AUTHOR=Liu Jing , Li Shenxin , Xiong Ying , Liu Ning , Zou Bin , Xiong Liwei TITLE=Uncertainty Analysis of Premature Death Estimation Under Various Open PM2.5 Datasets JOURNAL=Frontiers in Environmental Science VOLUME=10 YEAR=2022 URL=https://www.frontiersin.org/journals/environmental-science/articles/10.3389/fenvs.2022.934281 DOI=10.3389/fenvs.2022.934281 ISSN=2296-665X ABSTRACT=

Assessments of premature deaths caused by PM2.5 exposure have important scientific significance and provide valuable information for future human health–oriented air pollution prevention. PM2.5 concentration data are particularly vital and may cause great uncertainty in premature death assessments. This study constructed an index of deviation frequency to compare differences in premature deaths assessed by five sets of extensively used PM2.5 concentration remote sensing datasets. Then, a preferred combination project of the PM2.5 dataset was proposed by selecting relatively high-accuracy PM2.5 concentration datasets in areas with significant differences.

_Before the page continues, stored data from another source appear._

**config.mk**
```make
export PLATFORM = sky130hd
export DESIGN_NAME = vrf_wport_arbiter
export DESIGN_NICKNAME = d
export VERILOG_FILES = /design/src/rtl/vrf_pkg.sv /design/src/rtl/vrf_rr_picker.sv /design/src/rtl/vrf_wport_arbiter.sv
export SDC_FILE = /design/constraint.sdc
export NUM_CORES = 2
export LEC_CHECK = 0
export BUFFER_PORTS_ARGS = -buffer_cell sky130_fd_sc_hd__buf_2
export CORE_UTILIZATION = 24
export DETAILED_ROUTE_END_ITERATION = 6
export PLACE_DENSITY = 0.5
export SYNTH_ARGS = -nofsm -noshare
export SYNTH_HDL_FRONTEND = slang
export SYNTH_SLANG_ARGS = --single-unit
export TNS_END_PERCENT = 50
```
**constraint.sdc**
```tcl
create_clock -name clk -period 14 [get_ports clk]
set_input_delay 2.8 -clock clk [delete_from_list [all_inputs] [get_ports clk]]
set_output_delay 2.8 -clock clk [all_outputs]
set_load 0.005 [all_outputs]
```
**src/rtl/vrf_pkg.sv**
```systemverilog
// Shared sizing helpers, defaults and the write-request record for the lane
// VRF write path.
package vrf_pkg;

  localparam int DEF_MEM_DEPTH = 512;
  localparam int DEF_MEM_WIDTH = 32;
  localparam int DEF_WR_LAT    = 2;

  // Address width for a VRF of the given depth (at least one bit).
  function automatic int calc_aw(input int depth);
    return (depth > 1) ? $clog2(depth) : 1;
  endfunction

  // Byte-enable count for the given data width (at least one lane).
  function automatic int calc_nb(input int width);
    return ((width / 8) > 0) ? (width / 8) : 1;
  endfunction

  // Index width able to address n entries (at least one bit).
  function automatic int idx_w(input int n);
    return (n > 1) ? $clog2(n) : 1;
  endfunction

  localparam int DEF_AW = calc_aw(DEF_MEM_DEPTH);
  localparam int DEF_NB = calc_nb(DEF_MEM_WIDTH);

  // One write request as seen by a VRF write port in the default geometry.
  typedef struct packed {
    logic [DEF_AW-1:0]        waddr;
    logic [DEF_NB-1:0]        bwe;
    logic [DEF_MEM_WIDTH-1:0] din;
  } wport_req_t;

endpackage

```
**src/rtl/vrf_rr_picker.sv**
```systemverilog
// Rotating-priority picker: visits requesters from rr_ptr onward, grants up
// to W_PORTS_NUM of them, and defers any whose address is already granted in
// the same cycle. Purely combinational.
module vrf_rr_picker
  import vrf_pkg::*;
#(
  parameter int N_REQ       = 6,
  parameter int W_PORTS_NUM = 4,
  parameter int AW          = 9,
  localparam int IW         = idx_w(N_REQ),
  localparam int PW         = idx_w(W_PORTS_NUM)
) (
  input  logic                     en,
  input  logic [N_REQ-1:0]         valid,
  input  logic [N_REQ-1:0][AW-1:0] waddr,
  input  logic [IW-1:0]            rr_ptr,
  output logic [N_REQ-1:0]         grant,
  output logic [N_REQ-1:0][PW-1:0] port_idx,
  output logic                     clash,
  output logic [IW-1:0]            next_ptr
);

  logic [AW-1:0] taken_s [W_PORTS_NUM];
  int            cnt_s;
  logic [IW-1:0] idx_s;
  logic [IW-1:0] last_s;
  logic [IW-1:0] clash_idx_s;
  logic          any_grant_s;
  logic          match_s;

  // Requester index base+ofs modulo N_REQ; base < N_REQ and ofs <= N_REQ.
  function automatic logic [IW-1:0] wrap_idx(input int base, input int ofs);
    int sum;
    sum = base + ofs;
    if (sum >= N_REQ) begin
      sum = sum - N_REQ;
    end else begin
      sum = sum;
    end
    return IW'(sum);
  endfunction

  // Scan requesters in rotated order, granting ports and recording clashes.
  always_comb begin
    grant       = '0;
    port_idx    = '0;
    clash       = 1'b0;
    next_ptr    = rr_ptr;
    cnt_s       = 0;
    idx_s       = rr_ptr;
    last_s      = rr_ptr;
    clash_idx_s = rr_ptr;
    any_grant_s = 1'b0;
    match_s     = 1'b0;
    for (int j = 0; j < W_PORTS_NUM; j++) begin
      taken_s[j] = '0;
    end
    for (int i = 0; i < N_REQ; i++) begin
      idx_s   = wrap_idx(int'(rr_ptr), i);
      match_s = 1'b0;
      for (int j = 0; j < W_PORTS_NUM; j++) begin
        match_s = match_s | ((j < cnt_s) && (taken_s[j] == waddr[idx_s]));
      end
      if (en && valid[idx_s] && (cnt_s < W_PORTS_NUM)) begin
        if (match_s) begin
          // Only the first deferred requester steers the pointer.
          if (!clash) begin
            clash_idx_s = idx_s;
          end else begin
            clash_idx_s = clash_idx_s;
          end
          clash = 1'b1;
        end else begin
          grant[idx_s]    = 1'b1;
          port_idx[idx_s] = PW'(cnt_s);
          for (int j = 0; j < W_PORTS_NUM; j++) begin
            taken_s[j] = (j == cnt_s) ? waddr[idx_s] : taken_s[j];
          end
          cnt_s       = cnt_s + 1;
          last_s      = idx_s;
          any_grant_s = 1'b1;
        end
      end else begin
        cnt_s = cnt_s;
      end
    end
    // A deferred requester gets first pick next cycle; otherwise rotate past
    // the last winner; with no grants the pointer stays put.
    if (clash) begin
      next_ptr = clash_idx_s;
    end else if (any_grant_s) begin
      next_ptr = wrap_idx(int'(last_s), 1);
    end else begin
      next_ptr = rr_ptr;
    end
  end

endmodule

```
**src/rtl/vrf_wport_arbiter.sv**
```systemverilog
// Lane VRF write-port arbiter: shares W_PORTS_NUM registered write ports
// among N_REQ requesters and flags reads that hit writes still in flight.
module vrf_wport_arbiter
  import vrf_pkg::*;
#(
  parameter int N_REQ       = 6,
  parameter int W_PORTS_NUM = 4,
  parameter int MEM_DEPTH   = DEF_MEM_DEPTH,
  parameter int MEM_WIDTH   = DEF_MEM_WIDTH,
  parameter int WR_LAT      = DEF_WR_LAT,
  parameter int HZ_PORTS    = 8,
  localparam int AW         = calc_aw(MEM_DEPTH),
  localparam int NB         = calc_nb(MEM_WIDTH),
  localparam int IW         = idx_w(N_REQ),
  localparam int PW         = idx_w(W_PORTS_NUM)
) (
  input  logic                                 clk,
  input  logic                                 rstn,
  input  logic                                 stall_i,
  input  logic [N_REQ-1:0]                     req_valid_i,
  output logic [N_REQ-1:0]                     req_ready_o,
  input  logic [N_REQ-1:0][AW-1:0]             req_waddr_i,
  input  logic [N_REQ-1:0][NB-1:0]             req_bwe_i,
  input  logic [N_REQ-1:0][MEM_WIDTH-1:0]      req_din_i,
  output logic [W_PORTS_NUM-1:0][AW-1:0]       waddr_o,
  output logic [W_PORTS_NUM-1:0][NB-1:0]       bwe_o,
  output logic [W_PORTS_NUM-1:0][MEM_WIDTH-1:0] din_o,
  input  logic [HZ_PORTS-1:0][AW-1:0]          hz_raddr_i,
  output logic [HZ_PORTS-1:0]                  hz_hit_o,
  output logic                                 conflict_o
);

  logic                               en_s;
  logic [N_REQ-1:0]                   grant_s;
  logic [N_REQ-1:0][PW-1:0]           port_idx_s;
  logic                               clash_s;
  logic [IW-1:0]                      next_ptr_s;
  logic [IW-1:0]                      rr_ptr_r;

  logic                               pick_s;
  logic [W_PORTS_NUM-1:0]             sel_vld_s;
  logic [W_PORTS_NUM-1:0][AW-1:0]     sel_addr_s;
  logic [W_PORTS_NUM-1:0][NB-1:0]     sel_bwe_s;
  logic [W_PORTS_NUM-1:0][MEM_WIDTH-1:0] sel_din_s;

  logic [W_PORTS_NUM-1:0][AW-1:0]     waddr_r;
  logic [W_PORTS_NUM-1:0][NB-1:0]     bwe_r;
  logic [W_PORTS_NUM-1:0][MEM_WIDTH-1:0] din_r;
  logic                               conflict_r;

  // Scoreboard stage s holds the grants made s+1 cycles ago; the current
  // cycle's grants come straight from the port mux.
  logic [W_PORTS_NUM-1:0]             sb_vld_r  [WR_LAT];
  logic [W_PORTS_NUM-1:0][AW-1:0]     sb_addr_r [WR_LAT];
  logic                               hit_s;

  // Nothing is granted while in reset or stalled.
  assign en_s        = rstn & ~stall_i;
  assign req_ready_o = grant_s;

  vrf_rr_picker #(
    .N_REQ       (N_REQ),
    .W_PORTS_NUM (W_PORTS_NUM),
    .AW          (AW)
  ) u_picker (
    .en       (en_s),
    .valid    (req_valid_i),
    .waddr    (req_waddr_i),
    .rr_ptr   (rr_ptr_r),
    .grant    (grant_s),
    .port_idx (port_idx_s),
    .clash    (clash_s),
    .next_ptr (next_ptr_s)
  );

  // Steer each granted request onto the port chosen by the picker.
  always_comb begin
    pick_s     = 1'b0;
    sel_vld_s  = '0;
    sel_addr_s = '0;
    sel_bwe_s  = '0;
    sel_din_s  = '0;
    for (int k = 0; k < W_PORTS_NUM; k++) begin
      for (int i = 0; i < N_REQ; i++) begin
        pick_s        = grant_s[i] && (port_idx_s[i] == PW'(k));
        sel_vld_s[k]  = sel_vld_s[k] | pick_s;
        sel_addr_s[k] = sel_addr_s[k] | ({AW{pick_s}} & req_waddr_i[i]);
        sel_bwe_s[k]  = sel_bwe_s[k] | ({NB{pick_s}} & req_bwe_i[i]);
        sel_din_s[k]  = sel_din_s[k] | ({MEM_WIDTH{pick_s}} & req_din_i[i]);
      end
    end
  end

  // Round-robin pointer register.
  always_ff @(posedge clk) begin
    if (!rstn) begin
      rr_ptr_r <= '0;
    end else begin
      rr_ptr_r <= next_ptr_s;
    end
  end

  // Port output registers; idle ports drop bwe and keep address/data.
  always_ff @(posedge clk) begin
    if (!rstn) begin
      waddr_r    <= '0;
      bwe_r      <= '0;
      din_r      <= '0;
      conflict_r <= 1'b0;
    end else begin
      conflict_r <= clash_s;
      for (int k = 0; k < W_PORTS_NUM; k++) begin
        bwe_r[k] <= sel_vld_s[k] ? sel_bwe_s[k] : '0;
        if (sel_vld_s[k]) begin
          waddr_r[k] <= sel_addr_s[k];
          din_r[k]   <= sel_din_s[k];
        end
      end
    end
  end

  // In-flight scoreboard: shift each cycle's grants down the pipeline.
  always_ff @(posedge clk) begin
    if (!rstn) begin
      for (int s = 0; s < WR_LAT; s++) begin
        sb_vld_r[s]  <= '0;
        sb_addr_r[s] <= '0;
      end
    end else begin
      sb_vld_r[0]  <= sel_vld_s;
      sb_addr_r[0] <= sel_addr_s;
      for (int s = 1; s < WR_LAT; s++) begin
        sb_vld_r[s]  <= sb_vld_r[s-1];
        sb_addr_r[s] <= sb_addr_r[s-1];
      end
    end
  end

  // Hazard compare against this cycle's grants and every scoreboard stage.
  always_comb begin
    hit_s    = 1'b0;
    hz_hit_o = '0;
    for (int h = 0; h < HZ_PORTS; h++) begin
      hit_s = 1'b0;
      for (int k = 0; k < W_PORTS_NUM; k++) begin
        hit_s = hit_s | (sel_vld_s[k] && (sel_addr_s[k] == hz_raddr_i[h]));
        for (int s = 0; s < WR_LAT; s++) begin
          hit_s = hit_s | (sb_vld_r[s][k] && (sb_addr_r[s][k] == hz_raddr_i[h]));
        end
      end
      hz_hit_o[h] = hit_s;
    end
  end

  assign waddr_o    = waddr_r;
  assign bwe_o      = bwe_r;
  assign din_o      = din_r;
  assign conflict_o = conflict_r;

endmodule
```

Based on this project, an index of uncertainty was constructed to quantify the effects of using different PM2.5 datasets on premature death assessments. The results showed that there were significant differences in PM2.5 attributable to premature deaths assessed by different datasets from 2000 to 2016, and the differences were most obvious in 2004. Spatially, differences were most significant in Jilin, Fujian, Liaoning, Hebei, Shanxi, Hubei, Sichuan, and Yunnan. The differences were caused by PM2.5 concentration; therefore, in order to reduce uncertainty in subsequent premature death assessments because of using different PM2.5 concentration data, the CGS3 dataset was recommended for Jilin, Sichuan, Yunnan, and Fujian, and the CHAP dataset was recommended for Liaoning, Hebei, Shanxi, and Hubei, and for other regions, CGS3, CHAP, or PHD datasets were more applicable. The CHAP dataset was the best selection for premature death assessments in the whole area. Based on the preferred combination project of the PM2.5 dataset, uncertainty in annual premature death assessments could be reduced by 31 and 159% in the whole and local area, respectively. The research results will provide a scientific basis for a reasonable selection of PM2.5 concentration remote sensing datasets in air pollution premature death assessments in China.